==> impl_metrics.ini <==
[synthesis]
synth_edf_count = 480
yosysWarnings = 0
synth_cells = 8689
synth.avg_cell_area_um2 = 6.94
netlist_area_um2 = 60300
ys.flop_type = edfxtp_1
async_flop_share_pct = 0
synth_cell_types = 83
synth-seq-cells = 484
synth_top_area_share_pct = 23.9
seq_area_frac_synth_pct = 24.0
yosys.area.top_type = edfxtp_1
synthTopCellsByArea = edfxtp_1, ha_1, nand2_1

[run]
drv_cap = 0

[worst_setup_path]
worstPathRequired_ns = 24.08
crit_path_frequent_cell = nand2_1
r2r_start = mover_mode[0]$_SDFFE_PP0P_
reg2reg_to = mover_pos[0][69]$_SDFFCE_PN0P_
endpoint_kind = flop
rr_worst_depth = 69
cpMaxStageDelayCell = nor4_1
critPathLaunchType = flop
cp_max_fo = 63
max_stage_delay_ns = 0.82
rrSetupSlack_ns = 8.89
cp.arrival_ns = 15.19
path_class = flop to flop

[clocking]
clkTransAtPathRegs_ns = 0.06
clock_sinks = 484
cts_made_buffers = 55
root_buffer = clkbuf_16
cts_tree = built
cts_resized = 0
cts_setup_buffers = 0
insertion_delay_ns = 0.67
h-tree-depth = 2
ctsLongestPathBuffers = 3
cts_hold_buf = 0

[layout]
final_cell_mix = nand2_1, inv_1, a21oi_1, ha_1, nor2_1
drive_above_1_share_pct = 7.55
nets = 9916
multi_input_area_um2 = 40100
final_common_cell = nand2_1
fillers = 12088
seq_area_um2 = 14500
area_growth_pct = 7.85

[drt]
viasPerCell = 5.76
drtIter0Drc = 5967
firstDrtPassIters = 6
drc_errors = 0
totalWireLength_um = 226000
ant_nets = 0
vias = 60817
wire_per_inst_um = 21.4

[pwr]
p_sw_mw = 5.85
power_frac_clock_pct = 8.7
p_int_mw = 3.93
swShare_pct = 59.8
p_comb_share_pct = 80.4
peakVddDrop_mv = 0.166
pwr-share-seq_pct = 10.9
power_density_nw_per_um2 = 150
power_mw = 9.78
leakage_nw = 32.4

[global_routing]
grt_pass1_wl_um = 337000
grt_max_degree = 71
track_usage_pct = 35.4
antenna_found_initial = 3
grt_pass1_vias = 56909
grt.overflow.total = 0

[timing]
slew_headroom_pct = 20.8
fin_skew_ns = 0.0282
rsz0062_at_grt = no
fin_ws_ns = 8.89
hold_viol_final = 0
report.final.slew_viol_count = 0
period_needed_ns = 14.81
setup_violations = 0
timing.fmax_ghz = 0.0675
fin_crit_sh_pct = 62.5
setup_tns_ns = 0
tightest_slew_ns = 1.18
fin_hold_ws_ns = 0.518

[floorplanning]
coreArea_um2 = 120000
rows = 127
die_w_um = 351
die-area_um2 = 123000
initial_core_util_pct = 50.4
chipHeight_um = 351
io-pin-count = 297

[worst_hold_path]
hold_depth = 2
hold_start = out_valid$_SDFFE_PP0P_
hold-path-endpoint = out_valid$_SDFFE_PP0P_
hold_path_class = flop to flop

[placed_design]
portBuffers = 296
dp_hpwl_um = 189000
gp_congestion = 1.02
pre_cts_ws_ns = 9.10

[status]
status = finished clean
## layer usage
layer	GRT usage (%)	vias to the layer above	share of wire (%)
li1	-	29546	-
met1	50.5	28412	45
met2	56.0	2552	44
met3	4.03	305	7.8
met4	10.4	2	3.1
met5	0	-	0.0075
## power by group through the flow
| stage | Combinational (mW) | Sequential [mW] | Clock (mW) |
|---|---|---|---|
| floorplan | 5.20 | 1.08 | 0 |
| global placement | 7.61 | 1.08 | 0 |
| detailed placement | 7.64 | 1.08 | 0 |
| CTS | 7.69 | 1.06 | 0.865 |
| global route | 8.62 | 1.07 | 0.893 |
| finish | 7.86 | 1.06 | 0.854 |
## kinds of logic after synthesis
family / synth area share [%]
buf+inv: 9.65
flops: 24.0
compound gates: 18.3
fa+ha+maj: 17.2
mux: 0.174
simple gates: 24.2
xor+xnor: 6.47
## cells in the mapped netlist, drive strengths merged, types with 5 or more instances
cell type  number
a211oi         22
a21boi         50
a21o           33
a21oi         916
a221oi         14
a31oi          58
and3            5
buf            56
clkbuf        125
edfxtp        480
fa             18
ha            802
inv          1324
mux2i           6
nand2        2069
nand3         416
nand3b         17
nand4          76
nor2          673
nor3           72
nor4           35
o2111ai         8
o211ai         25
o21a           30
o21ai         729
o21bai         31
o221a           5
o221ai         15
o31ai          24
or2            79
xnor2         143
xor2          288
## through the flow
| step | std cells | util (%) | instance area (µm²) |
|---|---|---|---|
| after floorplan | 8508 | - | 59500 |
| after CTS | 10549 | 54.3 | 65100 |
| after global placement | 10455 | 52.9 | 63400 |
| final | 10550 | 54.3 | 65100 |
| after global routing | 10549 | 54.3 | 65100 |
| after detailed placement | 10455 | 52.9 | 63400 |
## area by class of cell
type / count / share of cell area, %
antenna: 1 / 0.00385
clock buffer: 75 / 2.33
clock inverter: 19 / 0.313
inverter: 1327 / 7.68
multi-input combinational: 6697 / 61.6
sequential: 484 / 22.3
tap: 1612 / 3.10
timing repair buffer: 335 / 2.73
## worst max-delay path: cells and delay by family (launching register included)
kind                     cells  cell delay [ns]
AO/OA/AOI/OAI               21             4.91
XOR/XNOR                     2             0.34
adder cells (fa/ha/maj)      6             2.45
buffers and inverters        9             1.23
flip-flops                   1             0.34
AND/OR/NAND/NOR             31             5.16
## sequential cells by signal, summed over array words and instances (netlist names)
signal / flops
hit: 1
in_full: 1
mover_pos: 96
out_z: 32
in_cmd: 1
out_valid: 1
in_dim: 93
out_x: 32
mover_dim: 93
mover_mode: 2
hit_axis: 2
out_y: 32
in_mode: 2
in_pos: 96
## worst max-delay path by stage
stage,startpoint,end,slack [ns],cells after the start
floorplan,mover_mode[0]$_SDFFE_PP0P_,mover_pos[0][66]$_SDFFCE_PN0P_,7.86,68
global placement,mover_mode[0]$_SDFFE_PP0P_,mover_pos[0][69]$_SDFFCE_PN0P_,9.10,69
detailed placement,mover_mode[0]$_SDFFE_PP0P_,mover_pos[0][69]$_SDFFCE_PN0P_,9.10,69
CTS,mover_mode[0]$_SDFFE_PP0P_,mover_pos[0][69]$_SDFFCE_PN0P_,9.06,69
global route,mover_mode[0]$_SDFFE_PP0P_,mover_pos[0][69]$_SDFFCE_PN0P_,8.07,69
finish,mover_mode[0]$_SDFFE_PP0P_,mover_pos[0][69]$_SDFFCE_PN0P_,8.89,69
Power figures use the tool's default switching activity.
---
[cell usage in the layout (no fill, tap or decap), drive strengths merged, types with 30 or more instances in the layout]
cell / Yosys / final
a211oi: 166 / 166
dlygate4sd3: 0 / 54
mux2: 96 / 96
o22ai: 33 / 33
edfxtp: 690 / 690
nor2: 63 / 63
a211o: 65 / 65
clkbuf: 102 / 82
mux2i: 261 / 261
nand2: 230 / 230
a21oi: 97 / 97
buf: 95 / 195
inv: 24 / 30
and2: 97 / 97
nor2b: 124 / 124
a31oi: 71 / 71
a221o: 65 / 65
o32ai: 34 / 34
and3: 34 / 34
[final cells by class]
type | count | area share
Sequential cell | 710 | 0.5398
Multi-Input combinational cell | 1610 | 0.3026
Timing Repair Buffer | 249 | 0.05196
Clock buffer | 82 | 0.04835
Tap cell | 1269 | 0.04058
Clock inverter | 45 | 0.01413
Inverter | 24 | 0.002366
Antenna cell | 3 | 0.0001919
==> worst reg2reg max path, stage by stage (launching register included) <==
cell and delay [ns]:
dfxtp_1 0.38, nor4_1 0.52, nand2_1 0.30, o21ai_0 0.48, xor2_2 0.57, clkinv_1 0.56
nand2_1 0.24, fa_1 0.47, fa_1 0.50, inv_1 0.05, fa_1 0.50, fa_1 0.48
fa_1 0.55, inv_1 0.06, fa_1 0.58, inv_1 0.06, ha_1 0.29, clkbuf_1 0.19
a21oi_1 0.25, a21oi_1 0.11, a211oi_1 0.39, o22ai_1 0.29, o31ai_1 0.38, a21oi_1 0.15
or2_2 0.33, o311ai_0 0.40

# Problem description:
Given the data above, transcribe exactly the lines from the one containing "yosys.area.top_type = edfxtp_1" down to the one containing "io-pin-count = 297", and no others.

# Output below:
yosys.area.top_type = edfxtp_1
synthTopCellsByArea = edfxtp_1, ha_1, nand2_1

[run]
drv_cap = 0

[worst_setup_path]
worstPathRequired_ns = 24.08
crit_path_frequent_cell = nand2_1
r2r_start = mover_mode[0]$_SDFFE_PP0P_
reg2reg_to = mover_pos[0][69]$_SDFFCE_PN0P_
endpoint_kind = flop
rr_worst_depth = 69
cpMaxStageDelayCell = nor4_1
critPathLaunchType = flop
cp_max_fo = 63
max_stage_delay_ns = 0.82
rrSetupSlack_ns = 8.89
cp.arrival_ns = 15.19
path_class = flop to flop

[clocking]
clkTransAtPathRegs_ns = 0.06
clock_sinks = 484
cts_made_buffers = 55
root_buffer = clkbuf_16
cts_tree = built
cts_resized = 0
cts_setup_buffers = 0
insertion_delay_ns = 0.67
h-tree-depth = 2
ctsLongestPathBuffers = 3
cts_hold_buf = 0

[layout]
final_cell_mix = nand2_1, inv_1, a21oi_1, ha_1, nor2_1
drive_above_1_share_pct = 7.55
nets = 9916
multi_input_area_um2 = 40100
final_common_cell = nand2_1
fillers = 12088
seq_area_um2 = 14500
area_growth_pct = 7.85

[drt]
viasPerCell = 5.76
drtIter0Drc = 5967
firstDrtPassIters = 6
drc_errors = 0
totalWireLength_um = 226000
ant_nets = 0
vias = 60817
wire_per_inst_um = 21.4

[pwr]
p_sw_mw = 5.85
power_frac_clock_pct = 8.7
p_int_mw = 3.93
swShare_pct = 59.8
p_comb_share_pct = 80.4
peakVddDrop_mv = 0.166
pwr-share-seq_pct = 10.9
power_density_nw_per_um2 = 150
power_mw = 9.78
leakage_nw = 32.4

[global_routing]
grt_pass1_wl_um = 337000
grt_max_degree = 71
track_usage_pct = 35.4
antenna_found_initial = 3
grt_pass1_vias = 56909
grt.overflow.total = 0

[timing]
slew_headroom_pct = 20.8
fin_skew_ns = 0.0282
rsz0062_at_grt = no
fin_ws_ns = 8.89
hold_viol_final = 0
report.final.slew_viol_count = 0
period_needed_ns = 14.81
setup_violations = 0
timing.fmax_ghz = 0.0675
fin_crit_sh_pct = 62.5
setup_tns_ns = 0
tightest_slew_ns = 1.18
fin_hold_ws_ns = 0.518

[floorplanning]
coreArea_um2 = 120000
rows = 127
die_w_um = 351
die-area_um2 = 123000
initial_core_util_pct = 50.4
chipHeight_um = 351
io-pin-count = 297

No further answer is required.